Embora gigantes como a Embraer já tenham conseguido derrubar a sobretaxa norte-americana, diversos outros setores produtivos brasileiros permanecem sujeitos à tarifa de 50% (aumento de 40% nas tarifas já existentes, de 10%). Oficializada na última quarta-feira (30), por decreto do presidente Donald Trump, a medida passa a valer em 6 de agosto.
Levantamento preliminar da Secretaria de Comércio Exterior do Ministério do Desenvolvimento, Indústria, Comércio e Serviços (Secex/MDIC) aponta que tarifa adicional de 50% incidirá sobre 35,9% das exportações brasileiras para os Estados Unidos. Essa fatia correspondeu a US$ 14,5 bilhões em 2024.
Preocupada com o impacto desproporcional sobre os negócios de menor porte, a Confederação Nacional da Indústria (CNI) enviou ao governo federal um pacote de oito medidas emergenciais para amortecer o efeito do “tarifaço”. A entidade defende que o momento exige negociação diplomática e políticas internas de apoio às empresas, “e não retaliação”.
“Não há justificativa técnica ou econômica para o aumento das tarifas.

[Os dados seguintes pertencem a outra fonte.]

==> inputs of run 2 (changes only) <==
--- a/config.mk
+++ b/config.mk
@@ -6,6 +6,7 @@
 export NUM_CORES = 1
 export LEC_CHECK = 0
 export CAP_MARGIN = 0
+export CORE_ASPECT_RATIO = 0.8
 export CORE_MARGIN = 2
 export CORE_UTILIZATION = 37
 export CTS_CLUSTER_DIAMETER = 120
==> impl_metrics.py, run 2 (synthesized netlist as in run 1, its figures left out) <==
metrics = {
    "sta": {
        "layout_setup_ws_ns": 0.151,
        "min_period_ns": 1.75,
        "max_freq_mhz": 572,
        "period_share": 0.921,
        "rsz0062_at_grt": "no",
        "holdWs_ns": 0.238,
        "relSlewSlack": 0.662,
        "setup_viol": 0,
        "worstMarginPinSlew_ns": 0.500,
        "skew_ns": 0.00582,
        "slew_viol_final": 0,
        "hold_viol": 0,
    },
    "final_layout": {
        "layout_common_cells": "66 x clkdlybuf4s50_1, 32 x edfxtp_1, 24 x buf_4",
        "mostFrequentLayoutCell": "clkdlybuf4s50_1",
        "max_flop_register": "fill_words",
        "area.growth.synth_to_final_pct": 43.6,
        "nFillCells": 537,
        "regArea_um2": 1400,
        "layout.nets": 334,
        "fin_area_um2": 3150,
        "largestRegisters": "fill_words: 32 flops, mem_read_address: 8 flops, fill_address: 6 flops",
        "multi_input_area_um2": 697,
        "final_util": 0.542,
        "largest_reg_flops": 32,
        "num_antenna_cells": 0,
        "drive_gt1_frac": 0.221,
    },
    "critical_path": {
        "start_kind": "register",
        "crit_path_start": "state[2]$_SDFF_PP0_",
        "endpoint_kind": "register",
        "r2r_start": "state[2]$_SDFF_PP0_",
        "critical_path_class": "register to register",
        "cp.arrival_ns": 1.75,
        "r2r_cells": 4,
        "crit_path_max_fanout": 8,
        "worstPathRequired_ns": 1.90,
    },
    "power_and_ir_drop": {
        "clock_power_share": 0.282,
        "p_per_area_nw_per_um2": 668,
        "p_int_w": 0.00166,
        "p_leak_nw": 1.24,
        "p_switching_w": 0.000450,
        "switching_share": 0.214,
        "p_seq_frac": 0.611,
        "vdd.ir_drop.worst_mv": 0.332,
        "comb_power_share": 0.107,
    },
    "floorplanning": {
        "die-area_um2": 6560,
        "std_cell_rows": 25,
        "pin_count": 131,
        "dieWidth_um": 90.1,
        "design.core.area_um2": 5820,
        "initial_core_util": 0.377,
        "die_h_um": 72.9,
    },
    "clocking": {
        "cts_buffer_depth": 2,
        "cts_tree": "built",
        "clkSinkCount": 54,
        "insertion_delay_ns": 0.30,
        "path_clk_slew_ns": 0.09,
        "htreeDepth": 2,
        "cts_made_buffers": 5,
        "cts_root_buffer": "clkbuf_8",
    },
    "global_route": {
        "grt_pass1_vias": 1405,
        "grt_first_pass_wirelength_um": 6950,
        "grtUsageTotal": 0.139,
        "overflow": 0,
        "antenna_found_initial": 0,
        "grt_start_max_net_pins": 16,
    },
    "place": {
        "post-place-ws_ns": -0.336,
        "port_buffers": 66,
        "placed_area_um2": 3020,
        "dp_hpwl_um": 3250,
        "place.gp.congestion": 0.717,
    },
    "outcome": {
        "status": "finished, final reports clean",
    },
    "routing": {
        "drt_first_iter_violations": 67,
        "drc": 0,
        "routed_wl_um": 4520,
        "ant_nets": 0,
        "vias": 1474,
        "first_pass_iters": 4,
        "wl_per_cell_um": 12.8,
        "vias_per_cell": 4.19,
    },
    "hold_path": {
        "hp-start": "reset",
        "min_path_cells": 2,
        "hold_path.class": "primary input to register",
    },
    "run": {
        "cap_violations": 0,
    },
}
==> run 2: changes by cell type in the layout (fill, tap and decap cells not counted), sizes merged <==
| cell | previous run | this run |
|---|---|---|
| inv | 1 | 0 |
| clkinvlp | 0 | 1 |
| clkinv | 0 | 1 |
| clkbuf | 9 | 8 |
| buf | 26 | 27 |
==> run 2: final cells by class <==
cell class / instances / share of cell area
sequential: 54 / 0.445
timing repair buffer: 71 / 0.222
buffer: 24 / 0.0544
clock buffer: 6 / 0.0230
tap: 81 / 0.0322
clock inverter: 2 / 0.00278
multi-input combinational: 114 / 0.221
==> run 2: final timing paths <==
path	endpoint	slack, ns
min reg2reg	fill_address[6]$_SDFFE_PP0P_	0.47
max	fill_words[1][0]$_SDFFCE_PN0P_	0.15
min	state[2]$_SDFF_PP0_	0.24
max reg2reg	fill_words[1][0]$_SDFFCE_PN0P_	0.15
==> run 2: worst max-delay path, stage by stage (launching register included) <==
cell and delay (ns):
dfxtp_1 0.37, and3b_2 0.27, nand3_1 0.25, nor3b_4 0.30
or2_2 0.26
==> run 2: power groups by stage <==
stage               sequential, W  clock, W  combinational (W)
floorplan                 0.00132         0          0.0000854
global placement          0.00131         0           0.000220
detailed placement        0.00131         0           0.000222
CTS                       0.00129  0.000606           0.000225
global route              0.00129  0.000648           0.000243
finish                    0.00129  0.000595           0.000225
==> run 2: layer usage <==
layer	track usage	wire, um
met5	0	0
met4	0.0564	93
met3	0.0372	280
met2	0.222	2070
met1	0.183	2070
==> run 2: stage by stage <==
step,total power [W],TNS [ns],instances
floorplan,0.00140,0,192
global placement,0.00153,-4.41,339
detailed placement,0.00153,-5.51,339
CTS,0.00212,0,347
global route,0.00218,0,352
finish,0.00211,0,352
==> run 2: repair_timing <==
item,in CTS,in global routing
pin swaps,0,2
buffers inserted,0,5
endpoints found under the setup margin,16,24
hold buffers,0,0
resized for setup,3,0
==> config.mk <==
export PLATFORM = sky130hd
export DESIGN_NAME = gnn_seq_ctrl_flat
export DESIGN_NICKNAME = d
export VERILOG_FILES = /design/src/rtl/gnn_seq_ctrl_if.sv /design/src/rtl/gnn_seq_ctrl.sv /design/src/flat_wrapper.sv
export SDC_FILE = /design/constraint.sdc
export NUM_CORES = 1
export LEC_CHECK = 0
export ABC_CLOCK_PERIOD_IN_PS = 3000
export CORE_MARGIN = 2
export CORE_UTILIZATION = 52
export DETAILED_ROUTE_END_ITERATION = 8
export PLACE_DENSITY = 0.9
export SKIP_CTS_REPAIR_TIMING = 1
export SYNTH_ARGS = -nofsm -noshare
export SYNTH_HDL_FRONTEND = slang
export SYNTH_SLANG_ARGS = --single-unit
==> constraint.sdc <==
create_clock -name clk -period 3 [get_ports clk]
set_clock_uncertainty 0.1 [all_clocks]
set_input_delay 0.6 -clock clk [delete_from_list [all_inputs] [get_ports clk]]
set_output_delay 0.6 -clock clk [all_outputs]
set_load 0.02 [all_outputs]
===== src/rtl/tmr_mac_layer_if.sv =====
// Handshake/data bundle for tmr_mac_layer.
// TMR_FAULT_INJ_EN adds the inj_en/inj_sel/inj_mask fault-injection controls.
interface tmr_mac_layer_if #(
  parameter int DATA_W    = 16,
  parameter int N_IN      = 8,
  parameter int N_OUT     = 2,
  parameter int ERR_CNT_W = 8
);
  logic                          start;
  logic [N_IN*DATA_W-1:0]        X;
  logic [N_OUT*N_IN*DATA_W-1:0]  W;
  logic [N_OUT*DATA_W-1:0]       B;
  logic                          clr_fault;
  logic                          busy;
  logic                          valid;
  logic [N_OUT*DATA_W-1:0]       Y;
  logic [2:0]                    fault_replica;
  logic [ERR_CNT_W-1:0]          err_cnt;
`ifdef TMR_FAULT_INJ_EN
  logic                          inj_en;
  logic [1:0]                    inj_sel;
  logic [DATA_W-1:0]             inj_mask;

  modport master (output start, X, W, B, clr_fault, inj_en, inj_sel, inj_mask,
                  input  busy, valid, Y, fault_replica, err_cnt);
  modport slave  (input  start, X, W, B, clr_fault, inj_en, inj_sel, inj_mask,
                  output busy, valid, Y, fault_replica, err_cnt);
`else
  modport master (output start, X, W, B, clr_fault,
                  input  busy, valid, Y, fault_replica, err_cnt);
  modport slave  (input  start, X, W, B, clr_fault,
                  output busy, valid, Y, fault_replica, err_cnt);
`endif
endinterface
<file path="config.mk">
export PLATFORM = sky130hd
export DESIGN_NAME = upg_dump_tx
export DESIGN_NICKNAME = d
export VERILOG_FILES = /design/src/rtl/upg_dump_tx_pkg.sv /design/src/rtl/upg_dump_tx_uart_tx_byte.sv /design/src/rtl/upg_dump_tx.sv
export SDC_FILE = /design/constraint.sdc
export NUM_CORES = 1
export LEC_CHECK = 0
export ABC_CLOCK_PERIOD_IN_PS = 2800
export CAP_MARGIN = 20
export CORE_MARGIN = 4
export CORE_UTILIZATION = 40
export CTS_CLUSTER_SIZE = 28
export DETAILED_ROUTE_END_ITERATION = 10
export GPL_TIMING_DRIVEN = 1
export PLACE_DENSITY_LB_ADDON = 0.12
export SYNTH_ARGS = -nofsm -noshare
export SYNTH_HDL_FRONTEND = slang
export SYNTH_SLANG_ARGS = --single-unit
</file>
<file path="constraint.sdc">
create_clock -name upg_clk_i -period 2.8 [get_ports upg_clk_i]
set_clock_uncertainty 0.15 [all_clocks]
set_input_delay 0.28 -clock upg_clk_i [delete_from_list [all_inputs] [get_ports upg_clk_i]]
set_output_delay 0.28 -clock upg_clk_i [all_outputs]
set_load 0.1 [all_outputs]
</file>
<file path="src/rtl/upsampler_pkg.sv">
// Shared types and constants for the zero-insert upsampler.
package upsampler_pkg;

    localparam int          COORD_W       = 16;
    localparam logic [15:0] FP16_POS_ZERO = 16'h0000;

    typedef enum logic [1:0] {
        EVEN_PIX  = 2'd0,
        EVEN_ZERO = 2'd1,
        ODD_ROW   = 2'd2
    } zi_state_t;

endpackage

</file>
<file path="src/rtl/upsample_coord_counter.sv">
// Output-raster coordinate counter: col steps on every emitted beat, rolls
// into row at the last column, and the whole frame wraps back to (0,0).
module upsample_coord_counter
    import upsampler_pkg::*;
#(
    parameter int OUT_W = 640,
    parameter int OUT_H = 480
) (
    input  logic               clk_i,
    input  logic               rst_i,
    input  logic               adv_i,
    output logic [COORD_W-1:0] col_o,
    output logic [COORD_W-1:0] row_o,
    output logic               last_col_o
);

    localparam logic [COORD_W-1:0] COL_MAX = COORD_W'(OUT_W - 1);
    localparam logic [COORD_W-1:0] ROW_MAX = COORD_W'(OUT_H - 1);

    logic [COORD_W-1:0] col_q, col_d;
    logic [COORD_W-1:0] row_q, row_d;
    logic               last_col;
    logic               last_row;
    logic               wrap;

    assign last_col = (col_q == COL_MAX);
    assign last_row = (row_q == ROW_MAX);
    assign wrap     = last_col && last_row;

    // Next coordinate: column increments, end of line bumps row, end of frame wraps.
    always_comb begin
        col_d = col_q;
        row_d = row_q;
        if (adv_i) begin
            if (last_col) begin
                col_d = '0;
                row_d = wrap ? '0 : row_q + 1'b1;
            end else begin
                col_d = col_q + 1'b1;
            end
        end
    end

    // Coordinate registers.
    always_ff @(posedge clk_i or negedge rst_i) begin
        if (!rst_i) begin
            col_q <= '0;
            row_q <= '0;
        end else begin
            col_q <= col_d;
            row_q <= row_d;
        end
    end

    assign col_o      = col_q;
    assign row_o      = row_q;
    assign last_col_o = last_col;

endmodule

</file>
<file path="src/rtl/zero_insert_upsampler_fp16.sv">
// 2x zero-insertion upsampler for fp16 raster streams. Input pixels land on
// even (col,row); every other output position carries +0.0. Pixel bits pass
// through untouched.
// Optional build macro ZERO_INSERT_FRAME_FLAGS_EN adds sof_o / eol_o.
//
// state     | meaning
// EVEN_PIX  | even row, even col: waiting for an input pixel
// EVEN_ZERO | even row, odd col: emitting the inserted zero
// ODD_ROW   | odd row: emitting a full line of zeros
module zero_insert_upsampler_fp16
    import upsampler_pkg::*;
#(
    parameter int EXP_WIDTH    = 5,
    parameter int FRAC_WIDTH   = 10,
    parameter int IN_WIDTH     = 320,
    parameter int IN_HEIGHT    = 240,
    localparam int FP_WIDTH_REG = 1 + EXP_WIDTH + FRAC_WIDTH
) (
    input  logic                    clk_i,
    input  logic                    rst_i,
    input  logic [FP_WIDTH_REG-1:0] data_i,
    input  logic                    valid_i,
    output logic                    ready_o,
    output logic [FP_WIDTH_REG-1:0] data_o,
    output logic [COORD_W-1:0]      col_o,
    output logic [COORD_W-1:0]      row_o,
`ifdef ZERO_INSERT_FRAME_FLAGS_EN
    output logic                    sof_o,
    output logic                    eol_o,
`endif
    output logic                    valid_o,
    input  logic                    ready_i
);

    localparam logic [FP_WIDTH_REG-1:0] ZERO_WORD = FP_WIDTH_REG'(FP16_POS_ZERO);

    zi_state_t                state_q, state_d;
    logic [FP_WIDTH_REG-1:0]  data_q;
    logic [COORD_W-1:0]       col_out_q, row_out_q;
    logic                     valid_q;
    logic                     advance;
    logic                     emit;
    logic                     load_pix;
    logic                     ready_c;
    logic [COORD_W-1:0]       cnt_col, cnt_row;
    logic                     last_col;

    assign advance = !valid_q || ready_i;

    upsample_coord_counter #(
        .OUT_W (2 * IN_WIDTH),
        .OUT_H (2 * IN_HEIGHT)
    ) u_coord (
        .clk_i      (clk_i),
        .rst_i      (rst_i),
        .adv_i      (emit),
        .col_o      (cnt_col),
        .row_o      (cnt_row),
        .last_col_o (last_col)
    );

    // Next-state and beat generation; a beat is emitted whenever the output stage advances
    // and has something to carry (zeros always, pixels only when one is offered).
    always_comb begin
        state_d  = state_q;
        emit     = 1'b0;
        load_pix = 1'b0;
        ready_c  = 1'b0;
        case (state_q)
            EVEN_PIX: begin
                ready_c = advance;
                if (advance && valid_i) begin
                    emit     = 1'b1;
                    load_pix = 1'b1;
                    state_d  = EVEN_ZERO;
                end
            end
            EVEN_ZERO: begin
                if (advance) begin
                    emit    = 1'b1;
                    state_d = last_col ? ODD_ROW : EVEN_PIX;
                end
            end
            ODD_ROW: begin
                if (advance) begin
                    emit = 1'b1;
                    if (last_col) state_d = EVEN_PIX;
                end
            end
            default: state_d = EVEN_PIX;
        endcase
    end

    // FSM state register.
    always_ff @(posedge clk_i or negedge rst_i) begin
        if (!rst_i) state_q <= EVEN_PIX;
        else        state_q <= state_d;
    end

    // Output stage: loads on advance, holds while the downstream stalls.
    always_ff @(posedge clk_i or negedge rst_i) begin
        if (!rst_i) begin
            valid_q   <= 1'b0;
            data_q    <= '0;
            col_out_q <= '0;
            row_out_q <= '0;
        end else if (advance) begin
            valid_q <= emit;
            if (emit) begin
                data_q    <= load_pix ? data_i : ZERO_WORD;
                col_out_q <= cnt_col;
                row_out_q <= cnt_row;
            end
        end
    end

`ifdef ZERO_INSERT_FRAME_FLAGS_EN
    logic sof_q, eol_q;

    // Frame flags travel with the beat they describe.
    always_ff @(posedge clk_i or negedge rst_i) begin
        if (!rst_i) begin
            sof_q <= 1'b0;
            eol_q <= 1'b0;
        end else if (advance && emit) begin
            sof_q <= (cnt_col == '0) && (cnt_row == '0);
            eol_q <= last_col;
        end
    end

    assign sof_o = sof_q;
    assign eol_o = eol_q;
`endif

    // The asynchronous reset also blocks acceptance combinationally.
    assign ready_o = rst_i && ready_c;
    assign data_o  = data_q;
    assign col_o   = col_out_q;
    assign row_o   = row_out_q;
    assign valid_o = valid_q;

endmodule

</file>
<file path="config.mk">
export PLATFORM = sky130hd
export DESIGN_NAME = zero_insert_upsampler_fp16
export DESIGN_NICKNAME = d
export VERILOG_FILES = /design/src/rtl/upsampler_pkg.sv /design/src/rtl/upsample_coord_counter.sv /design/src/rtl/zero_insert_upsampler_fp16.sv
export SDC_FILE = /design/constraint.sdc
export NUM_CORES = 1
export LEC_CHECK = 0
export ABC_AREA = 0
export BUFFER_PORTS_ARGS = -buffer_cell sky130_fd_sc_hd__clkbuf_2
export CORE_AREA = 2 2 91 93
export CTS_CLUSTER_DIAMETER = 100
export DETAILED_ROUTE_END_ITERATION = 10
export DIE_AREA = 0 0 93 95
export GPL_ROUTABILITY_DRIVEN = 1
export HOLD_SLACK_MARGIN = 0.05
export MAX_ROUTING_LAYER = met4
export PLACE_DENSITY = 0.83
export SETUP_SLACK_MARGIN = 0.1
export SYNTH_ARGS = -nofsm -noshare
export SYNTH_HDL_FRONTEND = slang
export SYNTH_SLANG_ARGS = --single-unit
export TNS_END_PERCENT = 30
</file>
<file path="constraint.sdc">
create_clock -name clk_i -period 2.1 [get_ports clk_i]
set_input_delay 0.21 -clock clk_i [delete_from_list [all_inputs] [get_ports clk_i]]
set_output_delay 0.21 -clock clk_i [all_outputs]
set_load 0.02 [all_outputs]
</file>
## After elaboration in Yosys (flattened, before gate mapping)

Index checks and enable logic that the tools add are counted.

| storage, ports and cells | value |
|---|---|
| flip-flop bits (word level) | 83 |
| output and inout bits | 50 |
| logic and storage cells | 41 |

| operators by class | value |
|---|---|
| add/sub/neg operators | 2 |
| eq/ne operators | 8 |
| muxes and demuxes | 14 |
| reduce and logical (&&, ||, !) cells | 10 |

Operators with widths:

| kind | number |
|---|---|
| 16-bit 2-to-1 mux | 3 |
| 16-bit by 1-bit adder with 16-bit output (second input constant) | 2 |
| 16-bit by 10-bit equality test with 1-bit output (second input constant) | 1 |
| 16-bit by 9-bit equality test with 1-bit output (second input constant) | 1 |
| 2-bit 2-to-1 mux | 5 |
| 2-bit inequality test (second input constant) | 4 |
| 2-bit case mux with 3 select lines | 1 |
| 1-bit 2-to-1 mux | 4 |
| 2-bit AND reduction | 2 |
| 4-bit AND reduction | 1 |
| 1-bit logical AND | 3 |
| 2-bit by 1-bit equality test with 1-bit output (second input constant) | 1 |
| 2-bit equality test (second input constant) | 1 |
| 2-bit logical NOT | 1 |
| 1-bit case mux with 2 select lines | 1 |
| 2-bit OR reduction | 1 |
| 1-bit logical NOT | 1 |
| 1-bit logical OR | 1 |

## Logic depth before layout (Yosys ltp)

| logic depth | value |
|---|---|
| depth in word-level cells | 6 |
| gate-level depth with buffers | 9 |

## Cells and area by module

From an unflattened synthesis, not the netlist that was laid out.

| second synthesis, totals | value |
|---|---|
| cell total of the unflattened synthesis | 389 |
| area, all modules | 3786.1 µm² |

Modules (own cells, without submodules):

| module | instances | cells each | area an instance (µm²) |
|---|---|---|---|
| zero_insert_upsampler_fp16 | 1 | 231 | 2100.8 |
| upsample_coord_counter | 1 | 158 | 1685.4 |

## Worst setup path after synthesis

Ideal clock, no wire load.

| path | value |
|---|---|
| path type | reg2reg |
| from | reg state_q[0] |
| to | reg u_coord.col_q[9], in the netlist u_coord.col_o[9] |
| library setup time | 0.077 ns |
| arrival time | 2.027 ns |
| path slack | -0.005 ns |
| cell stages (with the launch flop) | 8 |
| path buffers | 1 |
| clock period less this slack | 2.105 ns |
| cell sequence | dfrtp_1 inv_1 ha_1 a21oi_2 or4b_4 buf_6 or4_1 a21oi_1 |

| on the way | value |
|---|---|
| longest elaborated chain between the ends | 3 |
| elaborated cells between the ends (all ways) | 5 |
| classes of those cells | eq/ne (2); mux (1); reduce/logical (2) |

Ends and longest elaborated chain:

| element | line | text |
|---|---|---|
| start: declaration | zero_insert_upsampler_fp16.sv:37 | `zi_state_t state_q, state_d;` |
| start signal: assignment | zero_insert_upsampler_fp16.sv:97 | `else state_q <= state_d;` |
| 2-bit equality test or 2-bit by 1-bit equality test with 1-bit output (tied branches) | zero_insert_upsampler_fp16.sv:69 | `case (state_q)` |
| 2-bit OR reduction (no source line) | - |  |
| 1-bit case mux with 2 select lines * | zero_insert_upsampler_fp16.sv:69 |  |
| end signal: assignment | upsample_coord_counter.sv:50 | `col_q <= col_d;` |
| end: declaration | upsample_coord_counter.sv:20 | `logic [COORD_W-1:0] col_q, col_d;` |

Every way passes the cells marked *; elsewhere a longest branch is shown, timed or not.
A chain may end at the register's enable or synchronous reset.

## Worst setup path after layout

| path | value |
|---|---|
| from | reg state_q[0] |
| to | reg u_coord.col_q[5], in the netlist u_coord.col_o[5] |

Same word-level chain as after synthesis.

==> flow_summary.yaml <==
timing:
  post-route-period-util_pct: 96.3
  setup_slack_ns: 0.0773
  slew_viol_final: 0
  finalCriticalPeriod_ns: 2.02
  finalSetupViolations: 0
  finClkSkew_ns: 0.00975
  rsz0062_at_grt: "yes"
  tightest_slew_ns: 0.500
  max_slew_margin_pct: 66.5
  hold_viol: 0
  fmax_mhz: 494
yosys:
  synthCells: 383
  synthMuxAreaShare_pct: 1.36
  synth-compound-area-share_pct: 10.6
  synth-xor-area-share_pct: 3.01
  yosys.area_share.simple_pct: 23.7
  syn_nets: 410
  netlist_area_um2: 3780
  synth_top_family_by_area: "simple AND/OR/NAND/NOR gates"
  synthDistinctLibCells: 44
  synth.avg_cell_area_um2: 9.88
  synth_seq_cells: 83
  synth_warnings: 0
  ys_seq_area_share_pct: 54.9
  synth_adder_area_share_pct: 2.31
power_and_ir_drop:
  leakage_uw: 0.00235
  seqPwrFrac_pct: 50.6
  power_density_nw_per_um2: 769
  p_int_uw: 2570
  clockPowerShare_pct: 34.9
  p_sw_share_pct: 29.2
  combPwrFrac_pct: 14.5
  vdd_drop_max_mv: 0.433
  power.switching_uw: 1060
global_routing:
  grt_pass1_wl_mm: 14.4
  grt_antenna_before_repair: 0
  gr-total-overflow: 0
  grt_max_degree: 84
  grt_pass1_vias: 3115
  grt_usage_pct: 21.2
setup_path:
  critPathLaunch: "state_q[0]$_DFFE_PN0P_"
  path_class: "flip-flop to flip-flop"
  crit_fanout: 5
  reg2reg_from: "state_q[0]$_DFFE_PN0P_"
  r2r-end: "u_coord.col_o[5]$_DFFE_PN0N_"
  end_kind: "flip-flop"
  crit_chain: "inv_2 > ha_4 > a21oi_2 > or4b_4 > buf_4 > o31ai_1 > a21oi_2"
  rr_worst_depth: 7
  cp_slowest_stage_delay_ns: 0.59
  critical_path.endpoint: "u_coord.col_o[5]$_DFFE_PN0N_"
  rrSetupSlack_ns: 0.08
  worstPathArrival_ns: 2.25
  cp_common_cell: "a21oi_2"
  startpoint_type: "flip-flop"
  crit_slowest_cell: "or4b_4"
  required_ns: 2.33
place:
  gp_congestion: 0.939
  dp_hpwl_mm: 5.85
  placed_cell_area_um2: 4370
  io_buffers: 69
  preCtsSetupSlack_ns: -0.0649
floorplanning:
  start_util_pct: 47.7
  die_x_um: 93
  dieArea_um2: 8840
  num_rows: 33
  io-pin-count: 70
  die_h_um: 95
  coreArea_um2: 7930
cts:
  cts_max_level: 3
  clk_pin_slew_worst_paths_ns: 0.08
  cts_tree: "built"
  ctsRootBufferMaster: "clkbuf_8"
  worstSkewPairLatency_ns: 0.36
  cts_made_buffers: 9
  cts.sinks: 83
  cts_max_path_buffers: 2
min_path:
  hp-class: "primary input to flip-flop"
layout:
  final_common_cell: "nand2_1"
  fillers: 703
  mostFrequentLayoutCells: "nand2_1 (96), dfrtp_1 (83), clkbuf_2 (68), buf_4 (26), o21ai_0 (21)"
  syn2layout_area_growth_pct: 24.5
  stdcell_area_um2: 4710
  diodes: 0
  fin_nets: 499
  drive_above_1_share_pct: 29.2
detailed_routing:
  post_drt_wl_per_cell_um: 14.9
  avgViaCountPerCell: 5.51
  drtIter0Drc: 232
  routed_wl_mm: 8.63
  dr.pass1.iters: 5
  drcViolationCount: 0
  ant_nets: 0
  routed-via-count: 3202
job:
  drv_cap: 0
run_status:
  status: "finished clean"
timing repair:
| item | in CTS | in global routing |
|---|---|---|
| buffers inserted | 4 | 1 |
| gates resized for setup | 6 | 7 |
| hold buffers | 1 | 0 |
| pin swaps | 2 | 4 |
| hold endpoints to repair | 83 | 0 |
| cloned | 1 | 0 |
| endpoints found under the setup margin | 30 | 22 |
power by group through the flow:
stage	sequential (µW)	clock, µW	combinational [µW]
floorplan	1920	0	234
global placement	1860	0	476
detailed placement	1860	0	492
CTS	1830	1290	523
global route	1850	1340	582
finish	1830	1270	524
Yosys cell counts (all sizes together):
library cell,instances,area share [%]
nand4,17,3.0
o21ai,21,2.8
mux2i,4,1.1
a21o,2,0.40
inv,14,1.4
nor2,8,0.79
nand2,96,9.5
and4bb,1,0.33
or4b,1,0.36
nor3b,2,0.40
xor2,9,2.1
mux2,1,0.30
clkbuf,13,1.3
o31ai,3,0.59
nand3,13,1.7
and4,4,0.96
dlygate4sd1,1,0.23
nor3,8,1.1
nor4bb,1,0.26
buf,6,1.2
or3,6,1.1
a22o,17,3.9
xnor2,4,0.93
nor2b,1,0.17
a21oi,7,1.0
nor4,15,2.5
or2,3,0.50
and3,1,0.20
dfrtp,83,55
a2bb2oi,1,0.23
a211o,1,0.23
a211oi,6,1.2
ha,7,2.3
or4,4,0.79
a221oi,1,0.23
nand2b,1,0.17
area by class of cell:
type                       count  area, µm²  area share, %
clock buffer                   9        124           2.63
multi-input combinational    267       1650           35.1
sequential                    83       2080           44.1
clock inverter                 6       90.1           1.91
inverter                      14       52.6           1.12
timing repair buffer          97        586           12.4
tap                          105        131           2.79
state kept, by name, summed over array words and instances, names as in the netlist:
signal,cells
col_o,16
data_o,16
row_o,16
state_q,2
u_coord.col_o,16
u_coord.row_o,16
valid_o,1
layer usage:
metal	up-vias	GRT usage, %	part of all wire (%)
met5	-	-	0
met4	0	8.09	1.5
met3	15	3.19	5.0
met2	119	35.3	50
met1	1543	26.3	44
li1	1525	-	-
worst max-delay path, delay by kind of cell (launching register included):
kind                     cells  cell delay, ns
flip-flops                   1            0.38
buffers and inverters        2            0.22
AND/OR/NAND/NOR              1            0.59
adder cells (fa/ha/maj)      1            0.26
AO/OA/AOI/OAI                3            0.43
worst min path at each step:
stage,end,cells past startpoint,from
floorplan,col_o[0]$_DFFE_PN0P_,0,rst_i
global placement,col_o[11]$_DFFE_PN0P_,2,rst_i
detailed placement,col_o[14]$_DFFE_PN0P_,2,rst_i
CTS,data_o[6]$_DFFE_PN0P_,2,data_i[6]
global route,data_o[8]$_DFFE_PN0P_,2,data_i[8]
finish,data_o[15]$_DFFE_PN0P_,2,data_i[15]
logic make-up after synthesis:
family	after synthesis
AOI/OAI and AO/OA	59
xor gates and xnor gates	13
buffers and inverters	34
and+or+nand+nor	182
muxes	5
adders and majority gates	7
DFF	83
metrics by stage:
step | total power (µW) | hold WS [ns] | cells | util [%] | setup TNS (ns)
after detailed placement | 2350 | 0.322 | 559 | 55.2 | -0.160
after global routing | 3780 | 0.0620 | 581 | 59.4 | 0
final | 3620 | 0.0563 | 581 | 59.4 | 0
after global placement | 2330 | 0.314 | 559 | 55.2 | 0
after CTS | 3640 | 0.0521 | 580 | 58.9 | 0
after floorplan | 2150 | -0.0856 | 383 | - | 0
Note: power is estimated with default switching activity, not from simulation.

Acreditamos que essa medida é uma relação de perde-perde para os dois países”, afirmou o presidente da CNI, Ricardo Alban.
As medidas entregues ao ministro da Indústria e Comércio, Geraldo Alckmin, visam garantir fôlego financeiro e preservar a capacidade exportadora dos negócios afetados:
● Linha emergencial de crédito do BNDES com juros entre 1% e 4% ao ano;
● Prorrogação e flexibilização de contratos de câmbio de exportação;
● Adiamento de tributos federais por 120 dias, com parcelamento posterior sem multa ou juros;
● Pagamento imediato de créditos acumulados de PIS/Cofins e IPI;
● Ampliação do Reintegra para 3%;
● Reativação do Programa Seguro-Emprego;
● Ações contra práticas de dumping e reforço à defesa comercial.
Segundo a CNI, cerca de 700 produtos brasileiros serão isentos da tarifa de 50%. Entretanto, os setores importantes para a exportação brasileira ficaram de fora da lista de exceções. Entre os mais atingidos, estão:
● Proteína animal, café e etanol;
● Máquinas e equipamentos industriais;
● Produtos manufaturados e de alto valor agregado.
Os Estados Unidos são o principal destino das exportações da indústria de transformação brasileira, com destaque para pequenas e médias empresas. Segundo a CNI:
● Cada R$ 1 bilhão exportado em 2024 gerou 24,3 mil empregos e R$ 3,2 bilhões em produção nacional;
● O Brasil tem quase 3 mil empresas atuando nos EUA;
● Os investimentos brasileiros no país somam US$ 22,1 bilhões.
Para a CNI, o momento exige pressão coordenada entre setor produtivo e diplomacia governamental para evitar perdas duradouras. Como resposta diplomática, a CNI prepara uma missão empresarial aos Estados Unidos para sensibilizar o setor privado norte-americano. A intenção é mostrar que a tarifa afeta ambos os lados da relação comercial, com prejuízos diretos para cadeias produtivas e empregos.
“O nosso objetivo é abrir a conversa entre empresas brasileiras e americanas que sejam fornecedores ou clientes e vice-versa umas das outras. Nosso papel da CNI é ser um facilitador e um coordenador”, reforçou Alban.